--- INPUT DATA Enclosed Below ---
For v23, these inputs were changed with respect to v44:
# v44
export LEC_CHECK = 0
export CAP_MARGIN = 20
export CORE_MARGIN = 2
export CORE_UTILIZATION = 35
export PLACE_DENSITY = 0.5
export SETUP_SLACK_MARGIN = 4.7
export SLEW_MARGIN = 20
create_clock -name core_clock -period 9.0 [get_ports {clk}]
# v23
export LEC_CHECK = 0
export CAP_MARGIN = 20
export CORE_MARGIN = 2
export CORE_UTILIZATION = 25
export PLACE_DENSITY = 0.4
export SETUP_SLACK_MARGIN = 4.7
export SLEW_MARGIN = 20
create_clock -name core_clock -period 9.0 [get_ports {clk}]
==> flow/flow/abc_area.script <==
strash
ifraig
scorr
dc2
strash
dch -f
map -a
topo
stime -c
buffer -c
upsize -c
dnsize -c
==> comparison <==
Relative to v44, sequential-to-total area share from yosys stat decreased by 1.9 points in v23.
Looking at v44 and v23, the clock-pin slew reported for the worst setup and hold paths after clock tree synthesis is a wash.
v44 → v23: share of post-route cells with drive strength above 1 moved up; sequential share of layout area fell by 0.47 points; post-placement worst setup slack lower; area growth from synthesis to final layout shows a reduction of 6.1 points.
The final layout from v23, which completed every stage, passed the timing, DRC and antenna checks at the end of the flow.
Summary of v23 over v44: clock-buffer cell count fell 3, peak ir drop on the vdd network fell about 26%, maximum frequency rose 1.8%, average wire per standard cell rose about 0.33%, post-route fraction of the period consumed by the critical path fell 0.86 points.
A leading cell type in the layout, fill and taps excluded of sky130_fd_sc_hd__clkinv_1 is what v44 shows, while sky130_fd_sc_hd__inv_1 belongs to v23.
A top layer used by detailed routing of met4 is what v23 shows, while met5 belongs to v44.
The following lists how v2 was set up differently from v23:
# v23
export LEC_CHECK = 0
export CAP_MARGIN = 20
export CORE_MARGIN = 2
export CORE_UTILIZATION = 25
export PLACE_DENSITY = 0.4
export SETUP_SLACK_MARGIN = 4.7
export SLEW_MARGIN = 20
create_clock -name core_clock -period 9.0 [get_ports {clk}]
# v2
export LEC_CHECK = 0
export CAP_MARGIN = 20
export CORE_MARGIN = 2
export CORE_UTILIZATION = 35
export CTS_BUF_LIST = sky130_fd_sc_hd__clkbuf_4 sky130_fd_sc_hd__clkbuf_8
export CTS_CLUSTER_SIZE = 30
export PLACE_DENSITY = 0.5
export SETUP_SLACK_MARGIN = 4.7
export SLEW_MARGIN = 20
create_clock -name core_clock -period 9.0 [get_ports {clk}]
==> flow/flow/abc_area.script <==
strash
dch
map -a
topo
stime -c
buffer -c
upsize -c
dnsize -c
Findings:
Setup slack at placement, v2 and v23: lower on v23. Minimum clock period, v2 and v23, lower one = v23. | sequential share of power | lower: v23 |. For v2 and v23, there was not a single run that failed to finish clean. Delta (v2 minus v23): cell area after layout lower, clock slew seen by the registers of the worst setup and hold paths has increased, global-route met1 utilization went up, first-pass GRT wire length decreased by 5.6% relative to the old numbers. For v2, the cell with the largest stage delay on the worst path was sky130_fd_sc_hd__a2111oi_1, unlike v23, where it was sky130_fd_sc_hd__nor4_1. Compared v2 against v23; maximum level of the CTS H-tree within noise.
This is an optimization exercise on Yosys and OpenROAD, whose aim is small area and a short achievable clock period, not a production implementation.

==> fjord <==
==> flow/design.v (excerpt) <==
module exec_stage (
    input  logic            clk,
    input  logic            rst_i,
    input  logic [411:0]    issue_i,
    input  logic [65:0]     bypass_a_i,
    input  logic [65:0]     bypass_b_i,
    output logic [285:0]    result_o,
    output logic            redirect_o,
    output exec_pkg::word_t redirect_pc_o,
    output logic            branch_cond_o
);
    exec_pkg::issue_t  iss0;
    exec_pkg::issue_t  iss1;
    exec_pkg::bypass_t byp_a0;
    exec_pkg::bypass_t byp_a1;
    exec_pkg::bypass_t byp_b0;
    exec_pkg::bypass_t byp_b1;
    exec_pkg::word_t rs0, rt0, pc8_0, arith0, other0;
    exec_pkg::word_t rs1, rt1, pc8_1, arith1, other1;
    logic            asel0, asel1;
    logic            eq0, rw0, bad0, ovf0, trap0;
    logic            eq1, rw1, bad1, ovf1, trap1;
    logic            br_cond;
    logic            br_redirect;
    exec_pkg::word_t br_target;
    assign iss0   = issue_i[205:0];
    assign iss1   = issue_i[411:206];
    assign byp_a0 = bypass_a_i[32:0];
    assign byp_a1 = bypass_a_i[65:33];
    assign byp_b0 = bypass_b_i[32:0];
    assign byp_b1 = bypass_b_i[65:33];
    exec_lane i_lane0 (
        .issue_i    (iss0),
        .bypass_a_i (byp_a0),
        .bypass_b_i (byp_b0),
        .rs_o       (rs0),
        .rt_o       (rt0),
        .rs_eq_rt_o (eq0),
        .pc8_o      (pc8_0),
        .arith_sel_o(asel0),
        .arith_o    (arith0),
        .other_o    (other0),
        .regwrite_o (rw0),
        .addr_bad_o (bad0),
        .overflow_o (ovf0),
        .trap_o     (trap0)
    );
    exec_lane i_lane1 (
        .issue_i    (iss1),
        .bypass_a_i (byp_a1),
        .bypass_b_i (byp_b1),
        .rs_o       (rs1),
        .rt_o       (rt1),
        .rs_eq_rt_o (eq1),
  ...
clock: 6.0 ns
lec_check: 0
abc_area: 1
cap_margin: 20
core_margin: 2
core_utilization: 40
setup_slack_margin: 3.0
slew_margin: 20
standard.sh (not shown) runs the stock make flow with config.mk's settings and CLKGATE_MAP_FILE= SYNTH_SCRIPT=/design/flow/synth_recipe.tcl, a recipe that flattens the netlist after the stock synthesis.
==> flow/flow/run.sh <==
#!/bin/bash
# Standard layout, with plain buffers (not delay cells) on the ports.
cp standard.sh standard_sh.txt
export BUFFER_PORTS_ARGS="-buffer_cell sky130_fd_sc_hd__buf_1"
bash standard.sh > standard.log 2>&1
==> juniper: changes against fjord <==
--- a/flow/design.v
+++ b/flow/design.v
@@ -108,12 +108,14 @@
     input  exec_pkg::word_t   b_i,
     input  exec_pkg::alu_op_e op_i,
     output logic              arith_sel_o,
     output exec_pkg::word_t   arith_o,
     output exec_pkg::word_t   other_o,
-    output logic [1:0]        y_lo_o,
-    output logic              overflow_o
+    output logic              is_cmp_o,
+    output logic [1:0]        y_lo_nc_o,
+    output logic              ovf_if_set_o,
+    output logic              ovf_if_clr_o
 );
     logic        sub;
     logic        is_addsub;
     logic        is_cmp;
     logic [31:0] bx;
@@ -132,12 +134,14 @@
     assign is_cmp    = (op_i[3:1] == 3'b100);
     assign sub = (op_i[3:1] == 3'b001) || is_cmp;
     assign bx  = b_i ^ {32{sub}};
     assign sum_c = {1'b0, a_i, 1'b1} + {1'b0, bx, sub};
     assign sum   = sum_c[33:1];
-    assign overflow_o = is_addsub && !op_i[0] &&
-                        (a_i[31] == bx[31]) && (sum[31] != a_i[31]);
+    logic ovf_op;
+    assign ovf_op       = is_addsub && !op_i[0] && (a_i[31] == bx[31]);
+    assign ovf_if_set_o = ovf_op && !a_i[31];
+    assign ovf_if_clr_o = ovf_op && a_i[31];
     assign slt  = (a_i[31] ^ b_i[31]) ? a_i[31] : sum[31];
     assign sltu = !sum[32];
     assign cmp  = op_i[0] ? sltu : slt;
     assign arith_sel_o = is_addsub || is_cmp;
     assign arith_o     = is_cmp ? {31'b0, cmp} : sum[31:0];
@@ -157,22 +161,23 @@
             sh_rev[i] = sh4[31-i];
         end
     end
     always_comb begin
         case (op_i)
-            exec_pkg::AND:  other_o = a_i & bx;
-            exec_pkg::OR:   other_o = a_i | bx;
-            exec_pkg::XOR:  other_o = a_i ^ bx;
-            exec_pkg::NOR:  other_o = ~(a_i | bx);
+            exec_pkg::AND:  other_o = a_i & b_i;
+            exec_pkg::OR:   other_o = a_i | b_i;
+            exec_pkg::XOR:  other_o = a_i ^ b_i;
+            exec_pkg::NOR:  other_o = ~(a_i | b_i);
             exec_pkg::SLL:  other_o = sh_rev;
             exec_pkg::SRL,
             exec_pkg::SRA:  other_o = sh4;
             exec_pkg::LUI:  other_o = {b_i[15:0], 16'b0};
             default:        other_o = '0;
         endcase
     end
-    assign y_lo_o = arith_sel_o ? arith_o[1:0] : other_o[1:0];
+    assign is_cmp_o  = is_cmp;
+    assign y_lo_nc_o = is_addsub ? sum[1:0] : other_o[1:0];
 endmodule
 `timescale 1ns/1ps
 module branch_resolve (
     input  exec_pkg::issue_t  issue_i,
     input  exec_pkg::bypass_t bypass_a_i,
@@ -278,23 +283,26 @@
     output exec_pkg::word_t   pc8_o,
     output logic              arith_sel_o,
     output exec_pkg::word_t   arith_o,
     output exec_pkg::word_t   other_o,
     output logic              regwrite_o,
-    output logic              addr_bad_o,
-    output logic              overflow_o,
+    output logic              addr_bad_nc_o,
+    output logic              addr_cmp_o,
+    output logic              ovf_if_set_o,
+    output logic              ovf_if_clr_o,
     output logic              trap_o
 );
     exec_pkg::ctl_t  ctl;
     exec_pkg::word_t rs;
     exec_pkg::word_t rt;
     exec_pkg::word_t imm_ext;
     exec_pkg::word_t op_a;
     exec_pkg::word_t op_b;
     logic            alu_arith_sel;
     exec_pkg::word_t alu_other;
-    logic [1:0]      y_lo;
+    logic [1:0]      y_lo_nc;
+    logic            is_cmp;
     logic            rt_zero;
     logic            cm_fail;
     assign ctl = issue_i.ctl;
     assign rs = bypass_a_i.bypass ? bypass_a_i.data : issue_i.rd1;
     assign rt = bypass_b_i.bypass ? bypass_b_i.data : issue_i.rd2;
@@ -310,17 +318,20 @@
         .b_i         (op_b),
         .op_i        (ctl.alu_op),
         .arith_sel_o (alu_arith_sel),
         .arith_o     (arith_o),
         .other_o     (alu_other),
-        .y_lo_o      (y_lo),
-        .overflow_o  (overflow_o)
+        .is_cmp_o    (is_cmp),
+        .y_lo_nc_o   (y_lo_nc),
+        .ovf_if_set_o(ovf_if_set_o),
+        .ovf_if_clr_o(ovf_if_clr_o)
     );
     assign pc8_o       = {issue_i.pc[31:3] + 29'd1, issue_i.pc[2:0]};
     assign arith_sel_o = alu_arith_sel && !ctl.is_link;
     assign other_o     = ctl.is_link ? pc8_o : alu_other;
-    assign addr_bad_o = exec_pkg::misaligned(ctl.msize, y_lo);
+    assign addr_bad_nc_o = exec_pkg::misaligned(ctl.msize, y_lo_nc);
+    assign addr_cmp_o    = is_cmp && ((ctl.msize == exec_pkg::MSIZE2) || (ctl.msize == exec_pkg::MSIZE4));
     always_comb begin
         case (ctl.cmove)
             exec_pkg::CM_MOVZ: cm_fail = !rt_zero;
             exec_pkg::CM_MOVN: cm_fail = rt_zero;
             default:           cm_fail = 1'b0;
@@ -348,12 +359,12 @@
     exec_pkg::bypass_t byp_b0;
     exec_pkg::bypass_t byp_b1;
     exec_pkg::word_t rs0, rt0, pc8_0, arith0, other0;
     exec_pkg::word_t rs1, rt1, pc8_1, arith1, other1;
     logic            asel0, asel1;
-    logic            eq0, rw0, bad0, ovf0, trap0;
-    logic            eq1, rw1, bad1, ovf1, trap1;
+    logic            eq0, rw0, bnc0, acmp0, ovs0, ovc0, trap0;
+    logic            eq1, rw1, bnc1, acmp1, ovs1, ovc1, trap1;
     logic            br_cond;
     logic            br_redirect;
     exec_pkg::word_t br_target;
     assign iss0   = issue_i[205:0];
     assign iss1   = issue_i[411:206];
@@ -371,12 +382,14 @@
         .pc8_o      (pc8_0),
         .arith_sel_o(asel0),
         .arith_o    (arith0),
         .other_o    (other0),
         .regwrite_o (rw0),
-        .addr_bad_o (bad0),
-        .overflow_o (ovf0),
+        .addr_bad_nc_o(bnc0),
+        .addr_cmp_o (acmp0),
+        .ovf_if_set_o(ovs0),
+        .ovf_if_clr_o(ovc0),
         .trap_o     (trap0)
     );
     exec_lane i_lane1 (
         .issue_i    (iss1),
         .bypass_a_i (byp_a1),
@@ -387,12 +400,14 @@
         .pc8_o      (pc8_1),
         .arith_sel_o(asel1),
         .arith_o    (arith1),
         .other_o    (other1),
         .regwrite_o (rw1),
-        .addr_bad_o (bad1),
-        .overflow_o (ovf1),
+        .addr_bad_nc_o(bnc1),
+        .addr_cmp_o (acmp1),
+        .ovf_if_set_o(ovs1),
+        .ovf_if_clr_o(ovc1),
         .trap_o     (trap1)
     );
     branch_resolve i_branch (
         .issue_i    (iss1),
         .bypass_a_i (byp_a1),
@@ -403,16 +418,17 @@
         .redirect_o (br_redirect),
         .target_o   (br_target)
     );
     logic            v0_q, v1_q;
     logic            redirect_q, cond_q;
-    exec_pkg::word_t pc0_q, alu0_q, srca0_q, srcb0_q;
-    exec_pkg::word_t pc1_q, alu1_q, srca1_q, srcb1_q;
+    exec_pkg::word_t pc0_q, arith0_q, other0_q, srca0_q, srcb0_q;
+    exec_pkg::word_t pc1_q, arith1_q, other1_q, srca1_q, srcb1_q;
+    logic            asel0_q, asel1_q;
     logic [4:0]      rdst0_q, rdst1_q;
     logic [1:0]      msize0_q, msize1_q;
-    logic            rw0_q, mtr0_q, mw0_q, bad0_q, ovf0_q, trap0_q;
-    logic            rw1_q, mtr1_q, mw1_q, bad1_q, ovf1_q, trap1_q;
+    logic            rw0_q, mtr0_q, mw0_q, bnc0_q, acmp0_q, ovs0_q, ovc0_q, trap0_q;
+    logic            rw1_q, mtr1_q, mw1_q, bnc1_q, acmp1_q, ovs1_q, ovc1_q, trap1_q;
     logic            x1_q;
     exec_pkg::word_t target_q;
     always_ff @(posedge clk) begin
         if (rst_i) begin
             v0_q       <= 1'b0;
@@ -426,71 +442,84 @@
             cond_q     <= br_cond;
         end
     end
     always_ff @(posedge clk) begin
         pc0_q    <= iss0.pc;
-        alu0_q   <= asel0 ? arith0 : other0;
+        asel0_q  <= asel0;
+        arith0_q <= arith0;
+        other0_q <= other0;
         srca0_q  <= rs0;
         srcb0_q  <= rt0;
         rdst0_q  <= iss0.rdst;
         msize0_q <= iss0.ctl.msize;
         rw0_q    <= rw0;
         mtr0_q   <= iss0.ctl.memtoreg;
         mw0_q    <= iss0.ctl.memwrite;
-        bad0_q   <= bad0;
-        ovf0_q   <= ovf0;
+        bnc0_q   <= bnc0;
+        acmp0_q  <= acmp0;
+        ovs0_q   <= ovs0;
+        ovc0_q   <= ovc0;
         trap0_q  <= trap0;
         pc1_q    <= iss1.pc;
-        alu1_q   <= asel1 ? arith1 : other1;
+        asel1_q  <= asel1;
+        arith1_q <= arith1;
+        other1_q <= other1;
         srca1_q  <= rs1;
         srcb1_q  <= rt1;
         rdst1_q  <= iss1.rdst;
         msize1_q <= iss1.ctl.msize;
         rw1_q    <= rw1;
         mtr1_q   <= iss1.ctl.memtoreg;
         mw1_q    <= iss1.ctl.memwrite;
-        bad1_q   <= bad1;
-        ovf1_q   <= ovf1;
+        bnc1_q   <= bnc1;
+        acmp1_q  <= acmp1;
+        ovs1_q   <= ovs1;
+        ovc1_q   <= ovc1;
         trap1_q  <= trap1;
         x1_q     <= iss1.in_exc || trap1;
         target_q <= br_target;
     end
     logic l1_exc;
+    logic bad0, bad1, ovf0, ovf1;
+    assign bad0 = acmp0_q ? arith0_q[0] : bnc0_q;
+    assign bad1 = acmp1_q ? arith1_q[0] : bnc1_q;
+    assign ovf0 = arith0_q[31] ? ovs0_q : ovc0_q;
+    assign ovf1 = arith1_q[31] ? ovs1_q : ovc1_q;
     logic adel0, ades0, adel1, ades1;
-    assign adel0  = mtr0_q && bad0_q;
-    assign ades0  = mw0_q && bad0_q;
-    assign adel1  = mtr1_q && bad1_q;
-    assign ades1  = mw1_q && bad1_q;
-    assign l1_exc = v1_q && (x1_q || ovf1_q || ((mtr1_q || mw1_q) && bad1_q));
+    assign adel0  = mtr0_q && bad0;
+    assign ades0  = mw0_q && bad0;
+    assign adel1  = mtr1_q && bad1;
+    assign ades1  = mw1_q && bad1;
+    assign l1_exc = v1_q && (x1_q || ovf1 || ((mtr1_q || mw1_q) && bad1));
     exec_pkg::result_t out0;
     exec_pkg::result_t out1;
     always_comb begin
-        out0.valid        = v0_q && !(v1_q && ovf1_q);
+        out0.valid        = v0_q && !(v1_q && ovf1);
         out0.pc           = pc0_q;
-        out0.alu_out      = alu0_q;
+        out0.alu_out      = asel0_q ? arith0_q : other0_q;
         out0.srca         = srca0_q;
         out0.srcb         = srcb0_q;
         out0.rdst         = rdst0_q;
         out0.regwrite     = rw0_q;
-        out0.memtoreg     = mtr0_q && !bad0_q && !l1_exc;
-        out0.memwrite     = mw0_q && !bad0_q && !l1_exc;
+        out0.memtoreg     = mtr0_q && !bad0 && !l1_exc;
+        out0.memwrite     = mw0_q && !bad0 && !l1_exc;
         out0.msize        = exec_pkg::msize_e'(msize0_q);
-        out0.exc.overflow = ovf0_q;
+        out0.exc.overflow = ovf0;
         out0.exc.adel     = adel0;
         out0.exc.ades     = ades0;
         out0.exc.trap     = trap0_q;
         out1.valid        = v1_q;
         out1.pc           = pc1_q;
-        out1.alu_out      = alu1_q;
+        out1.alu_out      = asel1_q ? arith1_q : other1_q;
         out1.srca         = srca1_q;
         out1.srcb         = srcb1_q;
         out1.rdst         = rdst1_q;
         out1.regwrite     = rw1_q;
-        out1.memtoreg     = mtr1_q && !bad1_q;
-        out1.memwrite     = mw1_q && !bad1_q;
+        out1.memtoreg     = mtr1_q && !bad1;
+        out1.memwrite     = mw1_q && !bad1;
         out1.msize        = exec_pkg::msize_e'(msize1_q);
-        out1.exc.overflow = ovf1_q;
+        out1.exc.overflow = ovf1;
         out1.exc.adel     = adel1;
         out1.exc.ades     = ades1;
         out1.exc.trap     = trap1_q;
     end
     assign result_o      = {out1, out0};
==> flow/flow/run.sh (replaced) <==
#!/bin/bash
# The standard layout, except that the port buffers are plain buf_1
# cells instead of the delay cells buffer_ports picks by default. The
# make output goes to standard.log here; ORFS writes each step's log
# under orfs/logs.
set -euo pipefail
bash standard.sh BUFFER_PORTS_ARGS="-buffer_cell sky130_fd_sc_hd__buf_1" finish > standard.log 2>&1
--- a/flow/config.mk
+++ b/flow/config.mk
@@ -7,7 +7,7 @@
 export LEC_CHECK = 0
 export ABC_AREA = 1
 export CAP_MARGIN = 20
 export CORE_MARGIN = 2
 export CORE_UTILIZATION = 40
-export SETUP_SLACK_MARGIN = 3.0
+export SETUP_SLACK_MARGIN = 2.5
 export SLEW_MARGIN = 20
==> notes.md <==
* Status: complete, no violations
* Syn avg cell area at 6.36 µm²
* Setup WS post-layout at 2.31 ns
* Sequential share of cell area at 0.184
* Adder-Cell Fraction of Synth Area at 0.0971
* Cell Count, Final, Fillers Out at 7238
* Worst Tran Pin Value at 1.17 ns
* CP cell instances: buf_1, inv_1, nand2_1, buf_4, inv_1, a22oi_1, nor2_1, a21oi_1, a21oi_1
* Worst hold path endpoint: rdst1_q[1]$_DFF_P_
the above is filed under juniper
--- End of Enclosed INPUT DATA ---
* WHAT YOU NEED TO DO *
Wherever the string "while" occurs in the records above, copy that line.

* ANSWER AREA *
A leading cell type in the layout, fill and taps excluded of sky130_fd_sc_hd__clkinv_1 is what v44 shows, while sky130_fd_sc_hd__inv_1 belongs to v23.
A top layer used by detailed routing of met4 is what v23 shows, while met5 belongs to v44.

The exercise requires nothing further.